Siz bakmayın Servet'in dudaklarını ısırdığına. Karşısındaki rakipten korktuğu için değil aslında onun bu duruşu. Garip olan Servet'in tribünlerdeki ve ekranları başındaki Galatasaraylılar'a dudaklarını ısırtacak bir futbol oynamış olması. Bu resimde de sanki "Bakın böyle yapacaksınız" der gibi. Neyse...
Yaz mevsiminin bitmesine 1 gün kala Zafer Bayramımız'ın 85'inci yıldönümünde ağırladık Hırvat temsilcisini. Aslında iş iki hafta önce Koprivnica'da bitmişti. Bu maç da daha çok 3,5 ay sonra sevgilileri buluşturacak bir formalite maçı tadındaydı. Yine de bir kazaya mahal vermemek için dikkatli olmak gerekiyordu. Malum Tromso faciasının acısı hâlâ yüreklerde. Bu kez işi sıkı tutan Aslanlarımız karşılaşmayı Ümit Karan ve Hakan Şükür'ün golleriyle 2-1 kazanıp UEFA Kupası 1.turunda mücadele etmeye hak kazandı. Şimdi karşılaşma sonrası görüşlerini almak için Koprivnicalı futbolculara mikrofonlarımızı uzatıyoruz:
Ivesa: Buraya gelirken pek bir şey beklemiyorduk. Galatasaray bizi adeta silindir gibi ezdi. Özellikle "Kral" Hakan Şükür'ün golüne engel olamazdım. O kainatın en iyisi!
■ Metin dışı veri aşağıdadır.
This design comes from an exercise in tuning for small area, a short achievable clock period and few clock cycles on the open sky130 flow, not from production work.
RTL that was checked went through simulation tests only; none was proved equivalent to the original.
Power is estimated from default activity; no workload was simulated.

==> flow/design.v <==
module crcarc (
    input  wire        clk,
    input  wire        rst,         
    input  wire        cmd_valid,
    output wire        cmd_ready,
    input  wire [11:0] cmd,
    output reg         rsp_valid,
    output wire [31:0] rsp
);
    localparam [3:0] OP_NOP       = 4'h0;
    localparam [3:0] OP_CRC_CLR   = 4'h1;
    localparam [3:0] OP_CRC_BYTE  = 4'h2;
    localparam [3:0] OP_DEC_START = 4'h3;
    localparam [3:0] OP_DEC_CHAR  = 4'h4;
    localparam [3:0] OP_HEX_START = 4'h5;
    localparam [3:0] OP_HEX_CHAR  = 4'h6;
    localparam [3:0] OP_HEX_CHECK = 4'h7;
    localparam [3:0] OP_RD        = 4'h8;
    localparam [2:0] D_IDLE  = 3'd0;
    localparam [2:0] D_RUN   = 3'd3;
    localparam [2:0] D_DONE  = 3'd4;
    localparam [2:0] D_DIGIT = 3'd1;
    localparam [2:0] D_POINT = 3'd2;
    localparam [2:0] D_CFG   = 3'd5;
    localparam [2:0] D_SEQ   = 3'd6;
    localparam [2:0] H_IDLE  = 3'd0;
    localparam [2:0] H_RUN   = 3'd1;
    localparam [2:0] H_DONE  = 3'd2;
    localparam [2:0] H_HEX   = 3'd3;
    localparam [2:0] H_LEN   = 3'd4;
    localparam [2:0] H_SEQ   = 3'd6;
    reg [15:0] crc;
    reg [14:0] acc_lo;
    reg [14:0] acc_hi;
    reg [3:0]  acc_c;       
    reg        acc_p;       
    reg [3:0]  digits;
    reg [3:0]  decimals;
    reg [3:0]  dpos;
    reg [2:0]  dcode;
    reg [15:0] hexv;
    reg [2:0]  hcnt;
    reg [2:0]  hcode;
    reg [15:0] calc;
    reg        match;
    reg        ill;
    reg [11:0] cq;
    reg [4:0]  rsel;
    assign cmd_ready = 1'b1;
    wire [3:0] op  = cq[11:8];
    wire [7:0] arg = cq[7:0];
    reg [15:0] crc_next_byte;
    integer    i;
    always @(*) begin
        crc_next_byte = crc ^ {8'h00, arg};
        for (i = 0; i < 8; i = i + 1) begin
            if (crc_next_byte[0])
                crc_next_byte = (crc_next_byte >> 1) ^ 16'hA001;
            else
                crc_next_byte = crc_next_byte >> 1;
        end
    end
    wire       arg_is_digit = (arg[7:4] == 4'h3) && !(arg[3] && (arg[2] || arg[1]));
    wire       arg_is_point = (arg == 8'h2E);
    reg        cfg_legal;
    always @(*) begin
        case (arg[7:4])
            4'd1:    cfg_legal = (arg[3:0] <= 4'd8);
            4'd2:    cfg_legal = (arg[3:0] <= 4'd7);
            4'd3:    cfg_legal = (arg[3:0] <= 4'd6);
            4'd4:    cfg_legal = (arg[3:0] <= 4'd5);
            4'd5:    cfg_legal = (arg[3:0] <= 4'd4);
            4'd6:    cfg_legal = (arg[3:0] <= 4'd3);
            4'd7:    cfg_legal = (arg[3:0] <= 4'd2);
            4'd8:    cfg_legal = (arg[3:0] <= 4'd1);
            4'd9:    cfg_legal = (arg[3:0] == 4'd0);
            default: cfg_legal = 1'b0;
        endcase
    end
    wire       at_point     = (decimals != 4'd0) && (dpos == digits);
    wire       dec_last     = (decimals == 4'd0) ? (dpos + 4'd1 == digits)
                                                 : ({1'b0, dpos} == {1'b0, digits} + {1'b0, decimals});
    function automatic [18:0] add19(input [18:0] a, input [18:0] b, input ci);
        reg [18:0] p, g, pp, gg;
        integer l, k, j;
        begin
            p = a ^ b;
            g = a & b;
            g[0] = g[0] | (p[0] & ci);
            pp = p;
            gg = g;
            for (l = 0; l < 5; l = l + 1)
                for (k = 0; k < 19; k = k + 1)
                    if ((k >> l) & 1) begin
                        j = ((k >> l) << l) - 1;
                        gg[k] = gg[k] | (pp[k] & gg[j]);
                        pp[k] = pp[k] & pp[j];
                    end
            add19 = p ^ {gg[17:0], ci};
        end
    endfunction
    wire [3:0]  dig         = arg[3:0];
    wire [18:0] lo_next     = add19({1'b0, acc_lo, (dig[3] ? 3'd7 : dig[2:0])},
                                    {3'b000, acc_lo, dig[3]},
                                    dig[3] & dig[0]);
    wire [18:0] hi_sum      = add19({4'd0, acc_hi[11:0], (acc_c[3] ? 3'd7 : acc_c[2:0])},
                                    {4'd0, acc_hi[13:0], acc_c[3]},
                                    acc_c[3] & acc_c[0]);
    wire [14:0] hi_next     = hi_sum[14:0];
    wire [29:0] acc         = {acc_hi, acc_lo};
    wire [1:0] dstate = (dcode == D_IDLE) ? 2'd0 :
                        (dcode == D_RUN)  ? 2'd1 :
                        (dcode == D_DONE) ? 2'd2 : 2'd3;
    wire [3:0] derrc  = (dstate == 2'd3) ? {1'b0, dcode} : 4'd0;
    wire       d_run  = (dcode == D_RUN);
    wire       d_err  = (dstate == 2'd3);
    wire       arg_is_alpha = (arg[7:6] == 2'b01) && (arg[4:3] == 2'b00)
                              && (arg[2:0] != 3'd0) && (arg[2:0] != 3'd7);
    wire       arg_is_hex   = arg_is_digit || arg_is_alpha;
    wire [3:0] hex_val      = arg[6] ? {1'b1, (arg[2:0] == 3'd1 || arg[2:0] == 3'd2) ? 1'b0 : 1'b1,
                                        (arg[2:0] == 3'd3 || arg[2:0] == 3'd4) ? 1'b0 : 1'b1, ~arg[0]}
                                     : arg[3:0];
    wire       h_err  = hcode[2] | (hcode[1] & hcode[0]);
    wire [1:0] hstate = h_err ? 2'd3 : hcode[1:0];
    wire [3:0] herrc  = h_err ? {1'b0, hcode} : 4'd0;
    wire       h_run  = (hcode == H_RUN);
    wire [31:0] status = {decimals, digits, 1'b0, hcnt, dpos, herrc, derrc,
                          2'b00, ill, match, hstate, dstate};
    assign rsp = ({32{rsel[0]}} & {16'd0, crc})
               | ({32{rsel[1]}} & {2'd0, acc})
               | ({32{rsel[2]}} & {16'd0, hexv})
               | ({32{rsel[3]}} & {16'd0, calc})
               | ({32{rsel[4]}} & status);
    always @(posedge clk) begin
        cq[7:0] <= cmd[7:0];
        rsel    <= 5'd0;
        if (op == OP_RD && arg[7:3] == 5'd0) begin
            rsel[0] <= (arg[2:0] == 3'd0);
            rsel[1] <= (arg[2:0] == 3'd1);
            rsel[2] <= (arg[2:0] == 3'd2);
            rsel[3] <= (arg[2:0] == 3'd3);
            rsel[4] <= (arg[2:0] == 3'd4);
        end
        if (rst) begin
            cq[11:8]  <= OP_NOP;
            crc       <= 16'd0;
            acc_lo    <= 15'd0;
            acc_hi    <= 15'd0;
            acc_c     <= 4'd0;
            acc_p     <= 1'b0;
            digits    <= 4'd0;
            decimals  <= 4'd0;
            dpos      <= 4'd0;
            dcode     <= D_IDLE;
            hexv      <= 16'd0;
            hcnt      <= 3'd0;
            hcode     <= H_IDLE;
            calc      <= 16'd0;
            match     <= 1'b0;
            ill       <= 1'b0;
            rsp_valid <= 1'b0;
        end else begin
            cq[11:8]  <= cmd_valid ? cmd[11:8] : OP_NOP;
            rsp_valid <= 1'b0;
            acc_p     <= 1'b0;
            if (acc_p)
                acc_hi <= hi_next;
            begin
                case (op)
                    OP_NOP: ;
                    OP_CRC_CLR:  crc <= 16'd0;
                    OP_CRC_BYTE: crc <= crc_next_byte;
                    OP_DEC_START: begin
                        digits   <= arg[7:4];
                        decimals <= arg[3:0];
                        acc_lo   <= 15'd0;
                        acc_hi   <= 15'd0;
                        acc_p    <= 1'b0;
                        dpos     <= 4'd0;
                        dcode    <= cfg_legal ? D_RUN : D_CFG;
                    end
                    OP_DEC_CHAR: begin
                        if (d_run) begin
                            if (at_point) begin
                                if (arg_is_point)
                                    dpos <= dpos + 4'd1;
                                else
                                    dcode <= D_POINT;
                            end else if (arg_is_digit) begin
                                acc_lo <= lo_next[14:0];
                                acc_c  <= lo_next[18:15];
                                acc_p  <= 1'b1;
                                dpos <= dpos + 4'd1;
                                if (dec_last)
                                    dcode <= D_DONE;
                            end else
                                dcode <= D_DIGIT;
                        end else if (!d_err)
                            dcode <= D_SEQ;
                    end
                    OP_HEX_START: begin
                        hexv  <= 16'd0;
                        hcnt  <= 3'd0;
                        calc  <= 16'd0;
                        match <= 1'b0;
                        hcode <= H_RUN;
                    end
                    OP_HEX_CHAR: begin
                        if (h_run) begin
                            if (!arg_is_hex)
                                hcode <= H_HEX;
                            else if (hcnt == 3'd4)
                                hcode <= H_LEN;
                            else begin
                                hexv <= {hexv[11:0], hex_val};
                                hcnt <= hcnt + 3'd1;
                            end
                        end else if (!h_err)
                            hcode <= H_SEQ;
                    end
                    OP_HEX_CHECK: begin
                        if (h_run) begin
                            if (hcnt == 3'd4) begin
                                calc  <= crc;
                                match <= (hexv == crc);
                                hcode <= H_DONE;
                            end else
                                hcode <= H_LEN;
                        end else if (!h_err)
                            hcode <= H_SEQ;
                    end
                    OP_RD: begin
                        rsp_valid <= 1'b1;
                        if (arg > 8'h04)
                            ill <= 1'b1;
                    end
                    default: ill <= 1'b1;    
                endcase
            end
        end
    end
endmodule
make LEC_CHECK=0 CAP_MARGIN=20 CORE_MARGIN=2 CORE_UTILIZATION=60 CTS_BUF_LIST=sky130_fd_sc_hd__clkbuf_8 CTS_CLUSTER_SIZE=30 SETUP_SLACK_MARGIN=2.7 SLEW_MARGIN=20 finish   # period 5.0 ns
run.sh (not shown) runs the stock make flow with config.mk's settings and CLKGATE_MAP_FILE= SYNTH_SCRIPT=/design/flow/synth_recipe.tcl, a recipe that flattens the netlist after the stock synthesis.
==> next run, changes <==
--- a/flow/design.v
+++ b/flow/design.v
@@ -4,9 +4,9 @@
     input  wire        cmd_valid,
     output wire        cmd_ready,
     input  wire [11:0] cmd,
     output reg         rsp_valid,
-    output wire [31:0] rsp
+    output reg  [31:0] rsp
 );
     localparam [3:0] OP_NOP       = 4'h0;
     localparam [3:0] OP_CRC_CLR   = 4'h1;
     localparam [3:0] OP_CRC_BYTE  = 4'h2;
@@ -40,12 +40,16 @@
     reg [2:0]  dcode;
     reg [15:0] hexv;
     reg [2:0]  hcnt;
     reg [2:0]  hcode;
-    reg [15:0] calc;
+    reg [15:0] calc;        
+    reg        calc_v;
     reg        match;
     reg        ill;
     reg [11:0] cq;
+    reg [2:0]  dq_lo;
+    reg        dq_ci;
+    reg        rsp_due;
     reg [4:0]  rsel;
     assign cmd_ready = 1'b1;
     wire [3:0] op  = cq[11:8];
     wire [7:0] arg = cq[7:0];
@@ -79,35 +83,15 @@
     end
     wire       at_point     = (decimals != 4'd0) && (dpos == digits);
     wire       dec_last     = (decimals == 4'd0) ? (dpos + 4'd1 == digits)
                                                  : ({1'b0, dpos} == {1'b0, digits} + {1'b0, decimals});
-    function automatic [18:0] add19(input [18:0] a, input [18:0] b, input ci);
-        reg [18:0] p, g, pp, gg;
-        integer l, k, j;
-        begin
-            p = a ^ b;
-            g = a & b;
-            g[0] = g[0] | (p[0] & ci);
-            pp = p;
-            gg = g;
-            for (l = 0; l < 5; l = l + 1)
-                for (k = 0; k < 19; k = k + 1)
-                    if ((k >> l) & 1) begin
-                        j = ((k >> l) << l) - 1;
-                        gg[k] = gg[k] | (pp[k] & gg[j]);
-                        pp[k] = pp[k] & pp[j];
-                    end
-            add19 = p ^ {gg[17:0], ci};
-        end
-    endfunction
     wire [3:0]  dig         = arg[3:0];
-    wire [18:0] lo_next     = add19({1'b0, acc_lo, (dig[3] ? 3'd7 : dig[2:0])},
-                                    {3'b000, acc_lo, dig[3]},
-                                    dig[3] & dig[0]);
-    wire [18:0] hi_sum      = add19({4'd0, acc_hi[11:0], (acc_c[3] ? 3'd7 : acc_c[2:0])},
-                                    {4'd0, acc_hi[13:0], acc_c[3]},
-                                    acc_c[3] & acc_c[0]);
-    wire [14:0] hi_next     = hi_sum[14:0];
+    wire [18:0] lo_next     = {1'b0, acc_lo, dq_lo}
+                            + {3'b000, acc_lo, dig[3]}
+                            + {18'd0, dq_ci};
+    wire [14:0] hi_next     = {acc_hi[11:0], (acc_c[3] ? 3'd7 : acc_c[2:0])}
+                            + {acc_hi[13:0], acc_c[3]}
+                            + {14'd0, acc_c[3] & acc_c[0]};
     wire [29:0] acc         = {acc_hi, acc_lo};
     wire [1:0] dstate = (dcode == D_IDLE) ? 2'd0 :
                         (dcode == D_RUN)  ? 2'd1 :
                         (dcode == D_DONE) ? 2'd2 : 2'd3;
@@ -125,21 +109,24 @@
     wire [3:0] herrc  = h_err ? {1'b0, hcode} : 4'd0;
     wire       h_run  = (hcode == H_RUN);
     wire [31:0] status = {decimals, digits, 1'b0, hcnt, dpos, herrc, derrc,
                           2'b00, ill, match, hstate, dstate};
-    assign rsp = ({32{rsel[0]}} & {16'd0, crc})
+    wire [31:0] rsp_word = ({32{rsel[0]}} & {16'd0, crc})
                | ({32{rsel[1]}} & {2'd0, acc})
                | ({32{rsel[2]}} & {16'd0, hexv})
                | ({32{rsel[3]}} & {16'd0, calc})
                | ({32{rsel[4]}} & status);
     always @(posedge clk) begin
         cq[7:0] <= cmd[7:0];
+        dq_lo   <= cmd[3] ? 3'd7 : cmd[2:0];
+        dq_ci   <= cmd[3] & cmd[0];
+        rsp     <= rsp_word;      
         rsel    <= 5'd0;
         if (op == OP_RD && arg[7:3] == 5'd0) begin
             rsel[0] <= (arg[2:0] == 3'd0);
             rsel[1] <= (arg[2:0] == 3'd1);
             rsel[2] <= (arg[2:0] == 3'd2);
-            rsel[3] <= (arg[2:0] == 3'd3);
+            rsel[3] <= (arg[2:0] == 3'd3) && calc_v;
             rsel[4] <= (arg[2:0] == 3'd4);
         end
         if (rst) begin
             cq[11:8]  <= OP_NOP;
@@ -154,15 +141,17 @@
             dcode     <= D_IDLE;
             hexv      <= 16'd0;
             hcnt      <= 3'd0;
             hcode     <= H_IDLE;
-            calc      <= 16'd0;
+            calc_v    <= 1'b0;
             match     <= 1'b0;
             ill       <= 1'b0;
             rsp_valid <= 1'b0;
+            rsp_due   <= 1'b0;
         end else begin
             cq[11:8]  <= cmd_valid ? cmd[11:8] : OP_NOP;
-            rsp_valid <= 1'b0;
+            rsp_due   <= 1'b0;
+            rsp_valid <= rsp_due;
             acc_p     <= 1'b0;
             if (acc_p)
                 acc_hi <= hi_next;
             begin
@@ -200,9 +189,9 @@
                     end
                     OP_HEX_START: begin
                         hexv  <= 16'd0;
                         hcnt  <= 3'd0;
-                        calc  <= 16'd0;
+                        calc_v <= 1'b0;
                         match <= 1'b0;
                         hcode <= H_RUN;
                     end
                     OP_HEX_CHAR: begin
@@ -221,17 +210,18 @@
                     OP_HEX_CHECK: begin
                         if (h_run) begin
                             if (hcnt == 3'd4) begin
                                 calc  <= crc;
+                                calc_v <= 1'b1;
                                 match <= (hexv == crc);
                                 hcode <= H_DONE;
                             end else
                                 hcode <= H_LEN;
                         end else if (!h_err)
                             hcode <= H_SEQ;
                     end
                     OP_RD: begin
-                        rsp_valid <= 1'b1;
+                        rsp_due <= 1'b1;
                         if (arg > 8'h04)
                             ill <= 1'b1;
                     end
                     default: ill <= 1'b1;    
Outcome:
- sequential share of layout area goes up by 8.0 points
- first-iteration DRC count went down by a quarter to a third
- total power is higher by about a fifth
- hold slack hardly moves
- clock power climbs by about a fifth
- final area grows by a few percent
Testbench counts after the change, summed over its fixed seeds: cycles 16,202.
Only the layout flow was run in the first run of this note; the RTL was not checked for function there.

## port drivers added, routing unchanged
How much do the figures lean on ideal ports? The routed layouts below were timed once more, with nothing changed but the port constraints. Step 1 sets driving cells, clkbuf_16 on the clock port and buf_2 on the other inputs (assumed; they add their load-dependent delay and slew). Step 2 times the ports against the registers' clock, not the clock port: input delays grow and output delays shrink by t, the midpoint of the rising clock arrivals with the driver on. a / b / c = ideal / step 1 / step 2; a / b = the first two.
run | shift t [ns] | setup slack, ns | hold WS [ns] | latest minus earliest clock arrival (ns) | worst data-port slew with drivers (ns)
the first run | 0.485 | 2.026 / 2.026 / 2.026 | 0.454 / 0.454 / 0.454 | 0.009 / 0.009 | 0.03
the second run | 0.498 | 2.689 / 2.689 / 2.500 | 0.454 / 0.454 / 0.454 | 0.015 / 0.015 | 0.03
After both steps setup and hold are still met in every run listed. For the second run, which loses most, drivers alone change the setup slack by 0.000 ns; drivers and shift together by -0.189 ns.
Bosnjak: Keşke adım gibi Boşnak olsaydım da bu maçta forma giymeseydim. (Evet, kabul ediyorum çok alakalı)
Kresinger: Şimdi de bakam sen bağa bi' bu Lincoln elemanı nası durdurulur?
Poljak: Galatasaray'ın en zayıf yanının kalecisi Orkun olduğunu biliyorduk. Üzerine oynadık, o da sağolsun penaltı yaptırdı. Çok klas vurdum canım.
Radicek: Vallahi ben ileri uçta olduğum için ilk gole uzak kaldım. Bu adamı nereden bulmuşlarsa artık, çalım manyağı yaptı bizim savunmayı sonra da 99 numaralı oyuncuya "Artık bunu da atarsın" dercesine bıraktı. E onu da atsın artık. Ulan ben ceza alanında olacaktım ki!
Teturic: Hani lan bu Servet adamı kötü oynuyordu. Ben anlamam arkadaş, kandırdılar bizi. UEFA Kupası'na böyle kalacaklarına hiç kalmasınlar. Gelecek sene görüşürüz sizinle.